◆ **DATA IN THIS EXERCISE**:
------
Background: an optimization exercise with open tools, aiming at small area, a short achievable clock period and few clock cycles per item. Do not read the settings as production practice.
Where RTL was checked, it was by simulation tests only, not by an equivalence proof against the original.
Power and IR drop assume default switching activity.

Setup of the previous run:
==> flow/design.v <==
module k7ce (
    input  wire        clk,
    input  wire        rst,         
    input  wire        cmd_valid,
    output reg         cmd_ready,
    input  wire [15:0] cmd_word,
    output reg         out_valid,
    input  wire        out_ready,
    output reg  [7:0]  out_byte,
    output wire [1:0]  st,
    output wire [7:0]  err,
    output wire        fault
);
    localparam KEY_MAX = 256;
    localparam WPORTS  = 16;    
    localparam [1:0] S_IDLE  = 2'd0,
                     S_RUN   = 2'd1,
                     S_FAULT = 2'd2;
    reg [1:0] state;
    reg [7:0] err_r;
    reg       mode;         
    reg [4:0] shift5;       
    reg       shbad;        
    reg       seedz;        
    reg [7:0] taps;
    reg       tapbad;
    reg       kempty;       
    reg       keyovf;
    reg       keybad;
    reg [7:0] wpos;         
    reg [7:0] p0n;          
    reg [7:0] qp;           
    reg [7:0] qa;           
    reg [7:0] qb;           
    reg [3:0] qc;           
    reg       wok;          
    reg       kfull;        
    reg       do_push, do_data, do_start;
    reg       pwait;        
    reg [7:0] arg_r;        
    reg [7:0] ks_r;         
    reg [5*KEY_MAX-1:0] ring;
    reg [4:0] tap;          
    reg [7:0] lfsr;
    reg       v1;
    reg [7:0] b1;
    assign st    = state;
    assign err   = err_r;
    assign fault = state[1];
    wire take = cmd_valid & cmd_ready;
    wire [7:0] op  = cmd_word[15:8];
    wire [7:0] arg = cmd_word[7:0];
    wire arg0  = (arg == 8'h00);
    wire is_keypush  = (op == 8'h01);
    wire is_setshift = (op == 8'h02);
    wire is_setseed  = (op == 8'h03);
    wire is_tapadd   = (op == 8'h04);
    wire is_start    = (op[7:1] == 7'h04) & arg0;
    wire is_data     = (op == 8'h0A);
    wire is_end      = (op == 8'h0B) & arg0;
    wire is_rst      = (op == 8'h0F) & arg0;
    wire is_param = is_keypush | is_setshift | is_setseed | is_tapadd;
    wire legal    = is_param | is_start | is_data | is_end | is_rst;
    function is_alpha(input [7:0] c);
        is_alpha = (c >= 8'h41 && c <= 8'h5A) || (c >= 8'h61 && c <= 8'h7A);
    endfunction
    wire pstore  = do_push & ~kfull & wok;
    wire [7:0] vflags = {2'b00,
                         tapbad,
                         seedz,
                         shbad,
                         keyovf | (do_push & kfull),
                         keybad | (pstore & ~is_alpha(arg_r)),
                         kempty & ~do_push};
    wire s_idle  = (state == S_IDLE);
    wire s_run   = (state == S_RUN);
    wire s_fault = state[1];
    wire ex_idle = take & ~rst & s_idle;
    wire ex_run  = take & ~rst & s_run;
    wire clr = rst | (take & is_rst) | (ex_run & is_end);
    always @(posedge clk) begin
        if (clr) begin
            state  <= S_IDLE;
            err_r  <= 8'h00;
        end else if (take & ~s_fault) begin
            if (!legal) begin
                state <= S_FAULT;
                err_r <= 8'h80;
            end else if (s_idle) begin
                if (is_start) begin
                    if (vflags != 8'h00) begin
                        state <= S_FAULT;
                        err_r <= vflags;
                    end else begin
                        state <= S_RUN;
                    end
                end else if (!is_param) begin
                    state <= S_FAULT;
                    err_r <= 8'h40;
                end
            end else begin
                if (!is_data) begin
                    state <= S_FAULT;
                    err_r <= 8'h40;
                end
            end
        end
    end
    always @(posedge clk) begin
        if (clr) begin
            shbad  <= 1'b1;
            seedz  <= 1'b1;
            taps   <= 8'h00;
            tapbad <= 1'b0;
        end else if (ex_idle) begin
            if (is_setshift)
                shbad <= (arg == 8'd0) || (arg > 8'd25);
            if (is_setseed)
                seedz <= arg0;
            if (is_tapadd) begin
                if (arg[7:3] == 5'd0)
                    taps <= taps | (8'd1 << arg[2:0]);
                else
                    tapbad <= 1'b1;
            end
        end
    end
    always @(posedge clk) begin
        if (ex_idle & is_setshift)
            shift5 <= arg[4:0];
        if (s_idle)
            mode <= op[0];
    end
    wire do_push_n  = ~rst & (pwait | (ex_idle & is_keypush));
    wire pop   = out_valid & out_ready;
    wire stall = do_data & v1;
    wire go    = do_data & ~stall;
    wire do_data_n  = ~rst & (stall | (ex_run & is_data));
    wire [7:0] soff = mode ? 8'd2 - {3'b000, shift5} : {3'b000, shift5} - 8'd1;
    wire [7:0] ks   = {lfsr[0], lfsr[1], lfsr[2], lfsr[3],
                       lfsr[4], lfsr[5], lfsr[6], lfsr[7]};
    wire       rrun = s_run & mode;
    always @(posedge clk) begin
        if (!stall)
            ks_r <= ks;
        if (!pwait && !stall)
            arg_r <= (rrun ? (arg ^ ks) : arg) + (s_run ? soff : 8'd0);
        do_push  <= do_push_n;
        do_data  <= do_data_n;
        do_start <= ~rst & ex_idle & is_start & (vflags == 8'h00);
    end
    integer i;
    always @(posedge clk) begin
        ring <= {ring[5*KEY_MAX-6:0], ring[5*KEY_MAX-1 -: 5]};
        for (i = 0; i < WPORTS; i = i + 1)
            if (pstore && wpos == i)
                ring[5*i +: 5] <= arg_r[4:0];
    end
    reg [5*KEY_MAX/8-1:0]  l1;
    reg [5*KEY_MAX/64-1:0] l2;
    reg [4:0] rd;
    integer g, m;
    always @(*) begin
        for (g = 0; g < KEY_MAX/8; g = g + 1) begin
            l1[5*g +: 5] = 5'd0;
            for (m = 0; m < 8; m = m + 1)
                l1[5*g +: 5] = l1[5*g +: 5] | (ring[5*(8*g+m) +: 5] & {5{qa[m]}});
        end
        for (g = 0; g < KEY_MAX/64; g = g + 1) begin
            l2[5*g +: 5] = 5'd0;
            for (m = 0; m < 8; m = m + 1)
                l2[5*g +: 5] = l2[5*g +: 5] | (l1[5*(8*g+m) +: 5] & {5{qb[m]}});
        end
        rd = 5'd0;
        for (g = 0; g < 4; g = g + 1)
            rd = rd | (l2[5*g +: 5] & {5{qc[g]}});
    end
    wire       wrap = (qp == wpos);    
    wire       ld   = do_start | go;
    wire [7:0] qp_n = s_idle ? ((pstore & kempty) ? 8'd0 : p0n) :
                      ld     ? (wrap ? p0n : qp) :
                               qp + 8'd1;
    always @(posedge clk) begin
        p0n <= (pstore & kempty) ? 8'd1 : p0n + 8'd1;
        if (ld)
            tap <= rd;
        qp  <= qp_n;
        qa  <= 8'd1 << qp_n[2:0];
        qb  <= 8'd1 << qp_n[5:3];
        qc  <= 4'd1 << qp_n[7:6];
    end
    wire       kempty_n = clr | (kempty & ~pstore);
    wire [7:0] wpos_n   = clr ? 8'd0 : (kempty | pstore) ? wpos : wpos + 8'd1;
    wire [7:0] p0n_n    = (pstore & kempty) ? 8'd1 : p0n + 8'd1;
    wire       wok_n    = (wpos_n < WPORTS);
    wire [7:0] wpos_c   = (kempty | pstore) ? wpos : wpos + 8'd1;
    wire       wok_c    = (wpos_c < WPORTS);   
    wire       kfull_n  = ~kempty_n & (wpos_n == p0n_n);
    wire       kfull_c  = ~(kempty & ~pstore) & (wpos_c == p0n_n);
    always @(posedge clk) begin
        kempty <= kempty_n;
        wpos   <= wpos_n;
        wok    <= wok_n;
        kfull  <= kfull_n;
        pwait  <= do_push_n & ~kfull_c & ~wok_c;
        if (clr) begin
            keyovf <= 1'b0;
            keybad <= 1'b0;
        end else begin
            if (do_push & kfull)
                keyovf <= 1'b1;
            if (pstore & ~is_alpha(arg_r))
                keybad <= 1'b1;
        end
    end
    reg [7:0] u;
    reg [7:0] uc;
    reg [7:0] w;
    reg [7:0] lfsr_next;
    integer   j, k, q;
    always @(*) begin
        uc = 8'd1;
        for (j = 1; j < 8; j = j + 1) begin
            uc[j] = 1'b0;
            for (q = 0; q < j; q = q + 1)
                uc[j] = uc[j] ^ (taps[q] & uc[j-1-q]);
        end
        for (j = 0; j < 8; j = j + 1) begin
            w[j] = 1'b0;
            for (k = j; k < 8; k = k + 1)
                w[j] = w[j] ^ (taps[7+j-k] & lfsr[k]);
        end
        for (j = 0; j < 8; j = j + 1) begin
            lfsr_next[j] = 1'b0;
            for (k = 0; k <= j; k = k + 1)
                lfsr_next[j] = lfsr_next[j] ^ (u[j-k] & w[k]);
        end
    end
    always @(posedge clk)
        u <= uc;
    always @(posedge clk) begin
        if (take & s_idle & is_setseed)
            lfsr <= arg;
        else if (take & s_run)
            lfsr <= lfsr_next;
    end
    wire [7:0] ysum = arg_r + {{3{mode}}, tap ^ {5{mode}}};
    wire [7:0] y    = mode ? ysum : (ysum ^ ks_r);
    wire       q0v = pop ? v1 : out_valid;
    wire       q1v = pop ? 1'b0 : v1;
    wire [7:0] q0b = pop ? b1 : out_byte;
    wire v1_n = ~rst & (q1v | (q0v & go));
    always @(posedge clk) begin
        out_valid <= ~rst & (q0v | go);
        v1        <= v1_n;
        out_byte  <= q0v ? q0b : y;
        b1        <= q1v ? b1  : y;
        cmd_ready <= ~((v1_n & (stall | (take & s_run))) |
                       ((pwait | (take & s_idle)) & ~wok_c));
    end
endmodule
------
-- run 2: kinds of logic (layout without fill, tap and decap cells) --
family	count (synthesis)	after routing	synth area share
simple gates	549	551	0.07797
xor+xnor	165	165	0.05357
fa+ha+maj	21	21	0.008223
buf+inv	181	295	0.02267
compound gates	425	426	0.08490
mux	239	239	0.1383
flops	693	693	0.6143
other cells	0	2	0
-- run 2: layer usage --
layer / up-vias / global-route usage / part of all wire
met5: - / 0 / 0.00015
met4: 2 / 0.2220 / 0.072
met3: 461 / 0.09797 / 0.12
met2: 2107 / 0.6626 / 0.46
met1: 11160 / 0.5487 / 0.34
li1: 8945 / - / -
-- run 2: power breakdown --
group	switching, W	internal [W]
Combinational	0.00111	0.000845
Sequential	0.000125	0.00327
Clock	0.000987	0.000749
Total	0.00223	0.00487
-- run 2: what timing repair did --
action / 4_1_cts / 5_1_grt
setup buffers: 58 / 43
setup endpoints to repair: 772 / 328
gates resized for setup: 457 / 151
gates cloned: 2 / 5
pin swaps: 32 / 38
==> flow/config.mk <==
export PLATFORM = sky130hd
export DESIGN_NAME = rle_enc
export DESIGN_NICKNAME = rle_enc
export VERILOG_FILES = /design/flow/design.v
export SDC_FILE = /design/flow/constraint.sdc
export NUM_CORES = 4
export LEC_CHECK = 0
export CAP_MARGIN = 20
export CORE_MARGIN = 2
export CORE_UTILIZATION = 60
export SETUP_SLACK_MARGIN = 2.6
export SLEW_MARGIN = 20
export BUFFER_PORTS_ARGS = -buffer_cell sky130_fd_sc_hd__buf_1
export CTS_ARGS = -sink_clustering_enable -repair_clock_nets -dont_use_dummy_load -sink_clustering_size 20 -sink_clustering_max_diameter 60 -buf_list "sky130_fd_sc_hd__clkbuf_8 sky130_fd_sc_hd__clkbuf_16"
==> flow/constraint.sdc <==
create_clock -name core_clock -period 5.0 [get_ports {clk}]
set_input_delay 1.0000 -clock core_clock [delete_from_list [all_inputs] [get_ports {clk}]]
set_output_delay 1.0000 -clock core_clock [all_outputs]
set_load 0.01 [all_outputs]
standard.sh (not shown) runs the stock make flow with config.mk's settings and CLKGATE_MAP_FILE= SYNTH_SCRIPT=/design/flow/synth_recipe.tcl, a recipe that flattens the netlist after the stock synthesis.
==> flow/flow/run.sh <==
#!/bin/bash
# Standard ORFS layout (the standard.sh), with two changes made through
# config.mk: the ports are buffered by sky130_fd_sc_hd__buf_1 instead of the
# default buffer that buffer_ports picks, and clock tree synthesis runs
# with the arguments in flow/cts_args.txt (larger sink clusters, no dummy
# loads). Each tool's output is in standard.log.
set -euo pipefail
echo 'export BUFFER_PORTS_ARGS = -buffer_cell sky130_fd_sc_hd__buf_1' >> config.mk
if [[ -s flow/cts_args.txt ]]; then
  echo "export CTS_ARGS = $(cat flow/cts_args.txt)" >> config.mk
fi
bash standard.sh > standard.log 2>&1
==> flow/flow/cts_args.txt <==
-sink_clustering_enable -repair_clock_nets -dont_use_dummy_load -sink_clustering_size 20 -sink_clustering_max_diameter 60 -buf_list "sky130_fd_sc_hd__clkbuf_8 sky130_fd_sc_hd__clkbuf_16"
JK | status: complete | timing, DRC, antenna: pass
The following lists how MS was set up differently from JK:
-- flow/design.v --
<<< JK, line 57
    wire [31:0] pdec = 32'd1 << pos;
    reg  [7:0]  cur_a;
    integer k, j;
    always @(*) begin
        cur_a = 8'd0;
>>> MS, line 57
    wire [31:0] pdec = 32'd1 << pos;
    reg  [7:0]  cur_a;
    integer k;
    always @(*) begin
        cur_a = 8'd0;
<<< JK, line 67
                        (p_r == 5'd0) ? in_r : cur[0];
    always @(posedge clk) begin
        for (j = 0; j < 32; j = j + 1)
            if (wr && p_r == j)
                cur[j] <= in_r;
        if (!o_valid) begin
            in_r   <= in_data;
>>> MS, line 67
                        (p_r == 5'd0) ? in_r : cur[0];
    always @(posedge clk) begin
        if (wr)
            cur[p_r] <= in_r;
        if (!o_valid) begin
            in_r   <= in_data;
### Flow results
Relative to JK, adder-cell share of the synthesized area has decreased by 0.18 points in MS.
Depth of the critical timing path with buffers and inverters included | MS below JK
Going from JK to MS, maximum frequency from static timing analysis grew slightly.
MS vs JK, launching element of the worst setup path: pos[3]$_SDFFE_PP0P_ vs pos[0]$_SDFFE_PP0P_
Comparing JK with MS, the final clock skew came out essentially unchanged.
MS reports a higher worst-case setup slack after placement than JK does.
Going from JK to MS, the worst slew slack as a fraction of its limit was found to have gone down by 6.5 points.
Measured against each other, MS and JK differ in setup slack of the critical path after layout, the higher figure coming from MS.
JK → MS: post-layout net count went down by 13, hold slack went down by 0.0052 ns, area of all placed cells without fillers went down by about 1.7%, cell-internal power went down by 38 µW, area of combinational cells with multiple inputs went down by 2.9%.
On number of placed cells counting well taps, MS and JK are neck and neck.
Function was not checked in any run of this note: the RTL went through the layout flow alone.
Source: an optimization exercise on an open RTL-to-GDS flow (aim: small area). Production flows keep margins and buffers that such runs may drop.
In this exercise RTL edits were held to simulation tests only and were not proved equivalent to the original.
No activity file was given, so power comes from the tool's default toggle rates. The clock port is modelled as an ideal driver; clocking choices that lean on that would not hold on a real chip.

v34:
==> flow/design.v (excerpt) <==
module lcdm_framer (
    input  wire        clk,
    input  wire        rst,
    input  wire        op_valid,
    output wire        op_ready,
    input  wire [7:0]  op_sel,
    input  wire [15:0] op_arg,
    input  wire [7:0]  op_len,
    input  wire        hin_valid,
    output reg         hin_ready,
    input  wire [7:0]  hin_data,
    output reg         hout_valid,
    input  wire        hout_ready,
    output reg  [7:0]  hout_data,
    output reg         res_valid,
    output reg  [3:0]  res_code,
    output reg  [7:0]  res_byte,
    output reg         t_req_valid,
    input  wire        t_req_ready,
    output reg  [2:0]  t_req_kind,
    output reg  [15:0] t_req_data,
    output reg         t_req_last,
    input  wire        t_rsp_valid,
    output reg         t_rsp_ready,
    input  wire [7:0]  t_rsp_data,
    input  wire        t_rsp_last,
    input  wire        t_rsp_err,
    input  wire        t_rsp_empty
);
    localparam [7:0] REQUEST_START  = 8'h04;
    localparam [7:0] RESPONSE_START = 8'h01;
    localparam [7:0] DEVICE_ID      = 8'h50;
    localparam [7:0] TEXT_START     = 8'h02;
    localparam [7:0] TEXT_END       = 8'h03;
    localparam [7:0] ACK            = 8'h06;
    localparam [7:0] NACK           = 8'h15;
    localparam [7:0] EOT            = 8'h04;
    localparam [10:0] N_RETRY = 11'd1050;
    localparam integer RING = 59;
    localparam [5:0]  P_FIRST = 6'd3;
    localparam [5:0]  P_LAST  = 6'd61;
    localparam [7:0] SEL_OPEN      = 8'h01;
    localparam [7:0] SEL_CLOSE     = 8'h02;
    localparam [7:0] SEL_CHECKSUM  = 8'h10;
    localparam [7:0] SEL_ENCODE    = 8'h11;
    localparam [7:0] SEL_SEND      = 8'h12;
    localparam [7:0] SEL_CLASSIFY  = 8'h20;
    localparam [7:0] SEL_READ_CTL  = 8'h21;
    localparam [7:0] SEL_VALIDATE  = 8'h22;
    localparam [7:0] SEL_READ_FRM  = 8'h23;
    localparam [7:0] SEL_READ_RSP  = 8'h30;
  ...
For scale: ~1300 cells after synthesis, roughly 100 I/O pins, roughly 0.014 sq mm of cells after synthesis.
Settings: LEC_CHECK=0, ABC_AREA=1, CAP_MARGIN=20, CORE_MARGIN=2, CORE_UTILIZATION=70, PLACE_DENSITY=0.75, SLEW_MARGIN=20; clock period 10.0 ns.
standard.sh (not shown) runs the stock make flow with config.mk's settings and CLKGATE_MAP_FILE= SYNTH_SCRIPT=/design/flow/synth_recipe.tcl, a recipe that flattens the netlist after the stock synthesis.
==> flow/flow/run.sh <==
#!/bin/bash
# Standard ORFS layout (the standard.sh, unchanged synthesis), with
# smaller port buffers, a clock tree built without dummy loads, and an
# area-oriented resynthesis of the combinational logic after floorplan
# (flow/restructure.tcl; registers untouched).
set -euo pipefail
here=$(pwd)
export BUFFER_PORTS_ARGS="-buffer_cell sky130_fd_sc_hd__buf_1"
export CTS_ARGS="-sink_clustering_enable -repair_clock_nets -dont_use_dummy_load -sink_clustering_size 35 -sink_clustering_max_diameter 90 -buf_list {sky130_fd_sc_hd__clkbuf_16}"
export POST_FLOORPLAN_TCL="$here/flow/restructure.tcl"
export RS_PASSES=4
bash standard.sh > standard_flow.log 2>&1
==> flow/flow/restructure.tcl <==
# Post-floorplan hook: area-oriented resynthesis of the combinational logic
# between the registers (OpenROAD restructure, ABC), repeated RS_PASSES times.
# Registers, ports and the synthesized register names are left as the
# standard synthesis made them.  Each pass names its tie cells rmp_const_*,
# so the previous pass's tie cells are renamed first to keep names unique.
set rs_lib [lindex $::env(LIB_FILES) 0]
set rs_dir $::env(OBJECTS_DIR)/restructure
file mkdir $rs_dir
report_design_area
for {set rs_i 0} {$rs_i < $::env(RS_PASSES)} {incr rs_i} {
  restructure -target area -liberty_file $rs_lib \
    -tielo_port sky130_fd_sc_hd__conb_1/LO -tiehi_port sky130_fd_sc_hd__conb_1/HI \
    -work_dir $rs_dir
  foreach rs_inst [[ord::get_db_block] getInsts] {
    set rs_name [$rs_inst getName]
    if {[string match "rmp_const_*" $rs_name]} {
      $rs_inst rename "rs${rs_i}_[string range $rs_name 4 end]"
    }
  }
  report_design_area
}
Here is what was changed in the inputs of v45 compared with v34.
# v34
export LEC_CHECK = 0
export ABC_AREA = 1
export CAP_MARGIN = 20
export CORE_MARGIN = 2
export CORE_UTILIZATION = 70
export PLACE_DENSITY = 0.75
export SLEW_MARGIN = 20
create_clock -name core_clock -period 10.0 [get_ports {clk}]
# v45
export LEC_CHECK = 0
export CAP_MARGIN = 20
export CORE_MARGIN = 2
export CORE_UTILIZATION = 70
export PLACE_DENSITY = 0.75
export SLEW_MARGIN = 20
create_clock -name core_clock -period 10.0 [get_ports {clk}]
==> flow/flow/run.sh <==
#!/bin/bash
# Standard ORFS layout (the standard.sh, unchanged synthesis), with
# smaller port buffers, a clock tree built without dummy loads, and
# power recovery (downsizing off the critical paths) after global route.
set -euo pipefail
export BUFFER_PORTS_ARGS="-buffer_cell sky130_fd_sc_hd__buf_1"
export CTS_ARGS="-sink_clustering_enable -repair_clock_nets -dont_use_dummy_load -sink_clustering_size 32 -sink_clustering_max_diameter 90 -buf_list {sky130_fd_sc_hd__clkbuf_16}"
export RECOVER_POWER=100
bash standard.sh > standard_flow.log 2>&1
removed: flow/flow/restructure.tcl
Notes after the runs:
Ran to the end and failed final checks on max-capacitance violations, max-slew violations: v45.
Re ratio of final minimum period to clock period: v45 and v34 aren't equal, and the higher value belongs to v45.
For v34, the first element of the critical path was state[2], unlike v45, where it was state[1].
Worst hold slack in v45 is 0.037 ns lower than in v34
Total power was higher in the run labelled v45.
------
◆ **PROBLEM TO WORK ON**:
Show each line of the material that includes the word "other".

◆ **ANSWER TO THIS PROBLEM**:
other cells	0	2	0
Measured against each other, MS and JK differ in setup slack of the critical path after layout, the higher figure coming from MS.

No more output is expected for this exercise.